Ответного крика не последовало, но стрелок не выстрелил бы, если бы не думал, что у него есть цель. Возможно, он ошибался, но у еретиков не было привычки тратить порох и стрелять по целям, в которых они не были уверены. И...
Треснул и отозвался эхом третий выстрел, и на этот раз раздался крик — сдавленный, оборванный короткий крик, который сказал ему, что он только что потерял еще одного родственника.
* * *
Канир перевернулся на живот, стиснув зубы от боли, и потащился по снегу к Саманте. На капюшоне ее парки была кровь, и его душа замерла при мысли о встрече с Гартом. Затем он яростно тряхнул головой, прогоняя эту мысль, и заставил себя ползти быстрее.
— Лежите спокойно, ваше преосвященство! — крикнул Сейлис Трасхат. — Мартин, наложи жгут на бедро архиепископа, а затем уведи его отсюда к чертовой матери!
— Да, Сейлис! — ответил другой голос, и краем глаза Канир увидел, как один из людей Трасхата ползет к нему.
Архиепископ проигнорировал его, точно так же, как он проигнорировал повторный приказ Трасхата лежать спокойно. У него были другие мысли на уме, и он с трудом пробирался к Саманте, шевеля губами в молитве.
* * *
Тетива арбалета Фирмана щелкнула по роликовой гайке, и он выдернул рукоятку из зубчатого колеса и снова повернул ее плашмя. Он нащупал в своем колчане еще одну стрелу, прикрепил ее к тетиве, и в этот момент услышал еще два ружейных выстрела. Он не знал, попали ли они во что-нибудь, но если они действительно видели цель, прежде чем выстрелить, его последний товарищ, несомненно, был прижат, если не хуже.
Это зависело от него, и он стиснул зубы, глядя вниз по крутому белому склону. Его цель мрачно тащилась к упавшей целительнице, оставляя красный след на снегу как доказательство его собственной раны. Фирман почти чувствовал боль архиепископа-предателя, но тот не замедлялся, и его продвижение унесло его с линии огня Фирмана. Арбалет был длинным, тяжелым оружием, с двухсотфунтовым усилием и двенадцатидюймовым луком; при идеальных условиях он мог сделать смертельный выстрел на шестьсот ярдов. Но вместе с этой длиной и силой пришла неуклюжесть, и он не мог прицелиться достаточно низко, чтобы попасть в ползущего архиепископа.
Или, во всяком случае, не из положения лежа.
Его ноздри раздулись, но принять решение было на удивление легко. В конце концов, его семья уже была мертва; он мог бы также присоединиться к ним, особенно если по пути он мог бы отправить этого ублюдка Канира в ад.

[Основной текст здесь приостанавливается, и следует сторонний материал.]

===== src/sv/lfsa_pkg.sv =====
package lfsa_pkg;

	// sizes of the owner table and the free map
	localparam int unsigned OWNERS = 1024;
	localparam int unsigned SLOTS  = 1024;

	// field widths on the ports
	localparam int unsigned ID_W = 10;
	localparam int unsigned SO_W = 10;

	localparam int unsigned OWN_W  = (OWNERS > 1) ? $clog2(OWNERS) : 1;
	localparam int unsigned SLOT_W = (SLOTS > 1) ? $clog2(SLOTS) : 1;

	// free map kept as rows of up to 32 slots, one summary bit per row
	localparam int unsigned WORD_W = (SLOTS < 32) ? SLOTS : 32;
	localparam int unsigned BIT_W  = (WORD_W > 1) ? $clog2(WORD_W) : 1;
	localparam int unsigned ROWS   = (SLOTS + WORD_W - 1) / WORD_W;
	localparam int unsigned ROW_W  = (ROWS > 1) ? $clog2(ROWS) : 1;

	// clearing pass covers both tables
	localparam int unsigned CLEAR_LEN = (OWNERS > ROWS) ? OWNERS : ROWS;
	localparam int unsigned CLR_W     = (CLEAR_LEN > 1) ? $clog2(CLEAR_LEN) : 1;

	typedef enum logic [1:0] {
		ST_OK          = 2'd0,
		ST_NO_FREE     = 2'd1,
		ST_NOT_HOLDING = 2'd2
	} status_t;

	typedef enum logic [2:0] {
		S_CLEAR,
		S_READY,
		S_LOOKUP,
		S_FREE,
		S_PUSH
	} fsm_t;

	// controller to datapath
	typedef struct packed {
		logic clear;
		logic accept;
		logic lookup;
		logic release_slot;
		logic load_out;
	} cmd_t;

	// datapath to controller
	typedef struct packed {
		logic clear_last;
		logic leave_hit;
	} sts_t;

	// lowest set bit of the row summary
	function automatic logic [ROW_W-1:0] first_row(input logic [ROWS-1:0] v);
		logic [ROW_W-1:0] r;
		r = '0;
		for (int i = ROWS - 1; i >= 0; i--) begin
			if (v[i]) r = ROW_W'(i);
		end
		return r;
	endfunction

	// lowest set bit within one row
	function automatic logic [BIT_W-1:0] first_bit(input logic [WORD_W-1:0] v);
		logic [BIT_W-1:0] r;
		r = '0;
		for (int i = WORD_W - 1; i >= 0; i--) begin
			if (v[i]) r = BIT_W'(i);
		end
		return r;
	endfunction

	// free pattern of a row after reset: bits past the last slot stay clear
	function automatic logic [WORD_W-1:0] row_init(input int unsigned r);
		logic [WORD_W-1:0] w;
		for (int b = 0; b < WORD_W; b++) begin
			w[b] = ((r * WORD_W + b) < SLOTS);
		end
		return w;
	endfunction

endpackage


===== src/sv/lfsa_ctrl.sv =====
module lfsa_ctrl (
	input  logic          clk,
	input  logic          arst_n,
	input  logic          in_valid,
	output logic          in_stall,
	output logic          out_valid,
	input  logic          out_stall,
	input  lfsa_pkg::sts_t sts,
	output lfsa_pkg::cmd_t cmd
);
	import lfsa_pkg::*;

	fsm_t state_q, state_d;
	logic out_valid_q;

	// state register and output valid
	always_ff @(posedge clk or negedge arst_n) begin
		if (!arst_n) begin
			state_q     <= S_CLEAR;
			out_valid_q <= 1'b0;
		end else begin
			state_q <= state_d;
			if (cmd.load_out) out_valid_q <= 1'b1;
			else if (!out_stall) out_valid_q <= 1'b0;
		end
	end

	// next state and commands
	always_comb begin
		state_d = state_q;
		cmd     = '0;
		case (state_q)
			S_CLEAR: begin
				cmd.clear = 1'b1;
				if (sts.clear_last) state_d = S_READY;
			end
			S_READY: begin
				if (in_valid) begin
					cmd.accept = 1'b1;
					state_d    = S_LOOKUP;
				end
			end
			S_LOOKUP: begin
				cmd.lookup = 1'b1;
				state_d    = sts.leave_hit ? S_FREE : S_PUSH;
			end
			S_FREE: begin
				cmd.release_slot = 1'b1;
				state_d          = S_PUSH;
			end
			S_PUSH: begin
				if (!out_valid_q || !out_stall) begin
					cmd.load_out = 1'b1;
					state_d      = S_READY;
				end
			end
			default: begin
				state_d = S_CLEAR;
			end
		endcase
	end

	assign in_stall  = (state_q != S_READY);
	assign out_valid = out_valid_q;

endmodule


===== config.mk =====
export PLATFORM = sky130hd
export DESIGN_NAME = lfsa_ctrl
export DESIGN_NICKNAME = d
export VERILOG_FILES = /design/src/sv/lfsa_pkg.sv /design/src/sv/lfsa_ctrl.sv
export SDC_FILE = /design/constraint.sdc
export NUM_CORES = 1
export LEC_CHECK = 0
export BUFFER_PORTS_ARGS = -buffer_cell sky130_fd_sc_hd__buf_4
export CAP_MARGIN = 20
export CORE_AREA = 4 4 41 43
export CTS_CLUSTER_SIZE = 40
export DETAILED_ROUTE_END_ITERATION = 16
export DIE_AREA = 0 0 45 47
export PLACE_DENSITY = 0.38
export SKIP_LAST_GASP = 1
export SYNTH_ARGS = -nofsm -noshare
export SYNTH_HDL_FRONTEND = slang
export SYNTH_SLANG_ARGS = --single-unit

===== constraint.sdc =====
create_clock -name clk -period 1.18 [get_ports clk]
set_clock_uncertainty 0.2 [all_clocks]
set_input_delay 0 -clock clk [delete_from_list [all_inputs] [get_ports clk]]
set_output_delay 0 -clock clk [all_outputs]
set_load 0.03 [all_outputs]

# == Yosys cells after proc, flatten, opt, wreduce, memory -nomap -nowiden ==
# Cells that the tools add are included.
# W data, S select, Z words.
# word_totals
regBits,4
input_bits,6
out_inout_bits,7
elab_cells,30
# op_classes
eq_ne,9
n_mux,14
n_reduce_logical,5
# op_table
op,n
$pmux W3 S5,1
$mux W3,4
$mux W1,9
$eq A3 B2 Y1 const B,2
$ne A2 B2 Y1 const B,3
$eq A3 B1 Y1 const B,1
$eq A3 B3 Y1 const B,1
$logic_not A3 Y1,1
$ne A3 B1 Y1 const B,1
$reduce_and A3 Y1,1
$logic_not A1 Y1,2
$ne A2 B1 Y1 const B,1
$logic_or A1 B1 Y1,1

# == Logic depth before layout (Yosys ltp) ==
# depth
word_depth,5
depth_mapped,4
depth_no_buf,3

# == Worst setup path after synthesis ==
# OpenSTA, ideal clock, no wires.
# synth_path
path_kind,register to output
start,register state_q[2]
end,output cmd[3] in the netlist's numbering
arrival_ps,1200
required_time_ps,980
path_slack_ps,-220
path_stages_with_launch,3
path_buffers,1
path_cell_list,dfrtp_1 clkbuf_2 nor3_1
# synth_lines
item,line,text
start: declaration,lfsa_ctrl.sv:13,"fsm_t state_q, state_d;"
start signal: assignment,lfsa_ctrl.sv:22,state_q <= state_d;
end: declaration,lfsa_ctrl.sv:9,output lfsa_pkg::cmd_t cmd

==> impl_metrics.yaml <==
floorplan:
  rows: 13
  dieArea_sq_um: 2120
  initial_utilization: 0.184
  die_w_um: 45
  io_pins: 13
  coreArea_sq_um: 1300
  die_h_um: 47
critical_path:
  critPathKind: "reg -> out"
  r2r_end: "state_q[1]$_DFFE_PN0P_"
  crit_fanout: 6
  required_ns: 0.98
  regToRegSetupSlack_ns: -0.07
  reg2reg_depth: 4
  r2r-start: "state_q[0]$_DFFE_PN0P_"
  critPathCaptureType: "output pin"
  startpoint_type: "register"
  crit_arrival_ns: 1.15
sta:
  hold_ws_ns: -0.0591
  max-slew-margin-rel: 0.865
  slew_viol_final: 0
  hold_viol_final: 2
  setup_viol: 7
  fmax_ghz: 0.742
  worst_slack_ns: -0.167
  rsz0062_at_grt: "true"
  fin_crit_sh: 1.14
  min_period_ns: 1.35
  tightest_slew_ns: 0.203
clock_tree:
  postCtsHoldBufs: 5
  worstSkewPairLatency_ns: 0.23
  cts_tree: "built"
  cts_buffers: 3
  path_clk_slew_ns: 0.03
  cts_sinks: 4
  root_buffer: "clkbuf_4"
  cts_max_level: 1
  clockBufferDepth: 2
pwr:
  ir_drop_mv: 1.33
  powerDensity_nw_per_um2: 2940
  intPower_uw: 807
  power_frac_comb: 0.672
  seqPwrFrac: 0.221
  power_switching_uw: 739
  sw_frac_of_total: 0.478
  power.share.clock: 0.108
  p_leak_nw: 0.234
place:
  numPortBuffers: 12
  hpwl_um: 498
  gp_congestion: 0.725
synth:
  syn_area_per_cell_sq_um: 8.53
  netlist.area_leader.share: 0.419
  syn_area_sq_um: 239
  ys_ff_latch: 4
  ys_seq_area_frac: 0.419
  synth_area_leaders: "dfrtp_1 (42%), o211ai_1 (9.4%), nand2_1 (7.9%)"
  yosysTopAreaCell: "dfrtp_1"
  synthDistinctLibCells: 15
  ys.warnings.count: 0
  synth_common_cells: "nand2_1 (5), dfrtp_1 (4), nor2_1 (4), o211ai_1 (3), nor3_1 (2)"
  synthCells: 28
  synthFlopType: "dfrtp_1"
  async_flop_share: 1.00
  syn-num-nets: 34
  yosysMostFrequentCell: "nand2_1"
  synth_edf_count: 0
hold_path:
  hold_path_class: "in -> reg"
  min-delay-start: "in_valid"
  holdPathEnd: "state_q[0]$_DFFE_PN0P_"
  min_path_cells: 4
grt:
  grt_pass1_vias: 295
  gr-usage-met3: 0.0383
  antenna_found_initial: 0
  grt_max_degree: 9
  grt_pass1_wl_um: 1180
  grt_util_met2: 0.130
  grt-ovfl-total: 0
  track_usage: 0.0791
  met1_usage: 0.0866
  grt_most_used_layer: "met2"
drt:
  viasPerCell: 4.23
  first_pass_iters: 1
  routed_wl_um: 667
  post-route-drc-count: 0
  vias: 279
  avgRoutedWirePerCell_um: 10.1
  ant_nets: 0
  drt-initial-drc-count: 0
layout:
  final_nets: 59
  syn_to_final_growth_pct: 120
  drive_gt1_frac: 0.667
  final_util: 0.404
  diodes: 0
  filler_cell_count: 146
job:
  maxCapViolations: 0
status:
  status: "complete, but fails checks"
  violations: "hold timing, setup timing"
## logic make-up after synthesis
group / count (synthesis) / share of synthesized area
flops: 4 / 0.419
buf+inv: 3 / 0.0837
compound gates: 6 / 0.178
simple gates: 15 / 0.319
## cell type report
cell class | count | area, sq um | share of cell area
clock buffer | 3 | 22.5 | 0.0429
inverter | 1 | 3.75 | 0.00714
multi-input combinational | 21 | 181 | 0.345
sequential | 4 | 103 | 0.195
tap | 15 | 18.8 | 0.0357
timing repair buffer | 22 | 196 | 0.374
## registers in the layout (all words and copies together) (netlist names)
| signal | flops |
|---|---|
| state_q | 3 |
| out_valid | 1 |
## worst max-delay path, stage by stage (launching register included)
cell and delay (ns):
dfrtp_2 0.45, nor2_4 0.11, nand2_2 0.09, a21oi_4 0.13
buf_6 0.14
## worst max-delay path by stage
stage	startpoint	cells after the start	endpoint
after floorplan	state_q[2]$_DFFE_PN0P_	2	cmd[3]
after global placement	state_q[0]$_DFFE_PN0P_	4	cmd[0]
after detailed placement	state_q[0]$_DFFE_PN0P_	4	cmd[0]
after CTS	state_q[0]$_DFFE_PN0P_	4	cmd[0]
after global routing	state_q[0]$_DFFE_PN0P_	4	cmd[0]
final	state_q[0]$_DFFE_PN0P_	4	cmd[0]
## power groups by stage
stage / combinational [mW] / sequential [mW] / clock (mW)
global placement: 0.796 / 0.313 / 0
global route: 1.12 / 0.360 / 0.188
floorplan: 0.550 / 0.284 / 0
finish: 1.04 / 0.341 / 0.166
detailed placement: 0.797 / 0.313 / 0
CTS: 1.00 / 0.324 / 0.175
## placed cells by master, fill, tap and decap left out
master,Yosys,final
buf_6,1,5
nor2_4,0,3
nand2b_4,0,1
dfrtp_2,0,2
clkbuf_4,0,3
a21oi_4,0,1
inv_1,1,1
nor2b_2,1,1
o211ai_1,3,3
dfrtp_1,4,2
buf_4,0,12
nor3_4,0,1
dlygate4sd3_1,0,5
nor2_2,0,1
nand2_4,1,1
nand2_1,5,4
nor3_2,0,1
a21oi_2,1,1
nand2_2,0,1
o22ai_1,1,1
or2_1,1,1
## metrics by stage
stage / setup slack, ns / setup TNS (ns) / total power, mW / std cells / area [sq um]
2_1_floorplan: -0.220 / -0.476 / 0.834 / 28 / 255
3_3_place_gp: -0.0698 / -0.123 / 1.11 / 56 / 370
3_5_place_dp: -0.0640 / -0.119 / 1.11 / 56 / 370
4_1_cts: -0.186 / -0.951 / 1.50 / 66 / 508
5_1_grt: -0.245 / -1.44 / 1.67 / 66 / 526
6_report: -0.167 / -0.966 / 1.55 / 66 / 526
## metal layers
layer | part of all wire | wire [um] | vias up
met5 | 0 | 0 | -
met4 | 0.025 | 17 | 0
met3 | 0.10 | 69 | 2
met2 | 0.48 | 321 | 14
met1 | 0.39 | 259 | 124
li1 | - | - | 139
## repair_timing
action                     4_1_cts  5_1_grt
hold endpoints to repair         8        2
resized for setup               13        4
setup buffers                    2        0
setup endpoints to repair        8        8
(Power assumes the default switching activity.)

Он глубоко вздохнул, на мгновение успокоился, затем одним плавным движением приподнялся на одно колено, и приклад арбалета прижался к его плечу.
* * *
Сейлис Трасхат увидел внезапное движение, увидел, как рыжеволосая, рыжебородая фигура отбросила в сторону белую ткань, под которой она была спрятана. Он увидел, как поднимается арбалет, и он знал — знал — кем был этот жестокий, ненавидящий человек.
Он развернулся, наводя винтовку на цель, но недостаточно быстро. Арбалет поднялся к плечу Фирмана в то же время как его собственный палец сжался на спусковом крючке, и рев его винтовки и щелчок тетивы арбалета слились в единый звук.
* * *
Молот вонзил огненный шип в грудь Жана Фирмана. Винтовочная пуля пробила его левое легкое, не задев сердца менее чем на дюйм, разрастаясь, вращаясь и разрываясь на ходу. Удар отбросил его назад, швырнул в снег, и он почувствовал, как его жизнь впитывается в парку обжигающим потоком собственной крови.
Его левая рука нащупала рану, уже слабея, его силы уже иссякали. Он не знал, что надеялся сделать. Это был просто инстинкт, тщетная попытка организма как-то остановить кровь. Если бы его мозг все еще функционировал, он бы знал, что это бесполезно, но он не работал — недостаточно хорошо, недостаточно ясно, чтобы понять.
И все же в его угасающем сознании оставалось место для одной последней, ясной мысли.
Я поймал этого ублюдка. Я поймал его.
Это было не так уж много, в конце концов, но для Жана Фирмана этого было достаточно.
* * *
— Шан-вей, черт возьми, ваше преосвященство! Если ты не будешь лежать спокойно, клянусь, я собираюсь..!
Сейлис Трасхат заставил себя закрыть рот, стиснув зубы от нескольких довольно неуважительных и нерелигиозных, но, несомненно, содержательных комментариев.
Архиепископ Жэйсин проигнорировал его, продолжая пробиваться к Саманте.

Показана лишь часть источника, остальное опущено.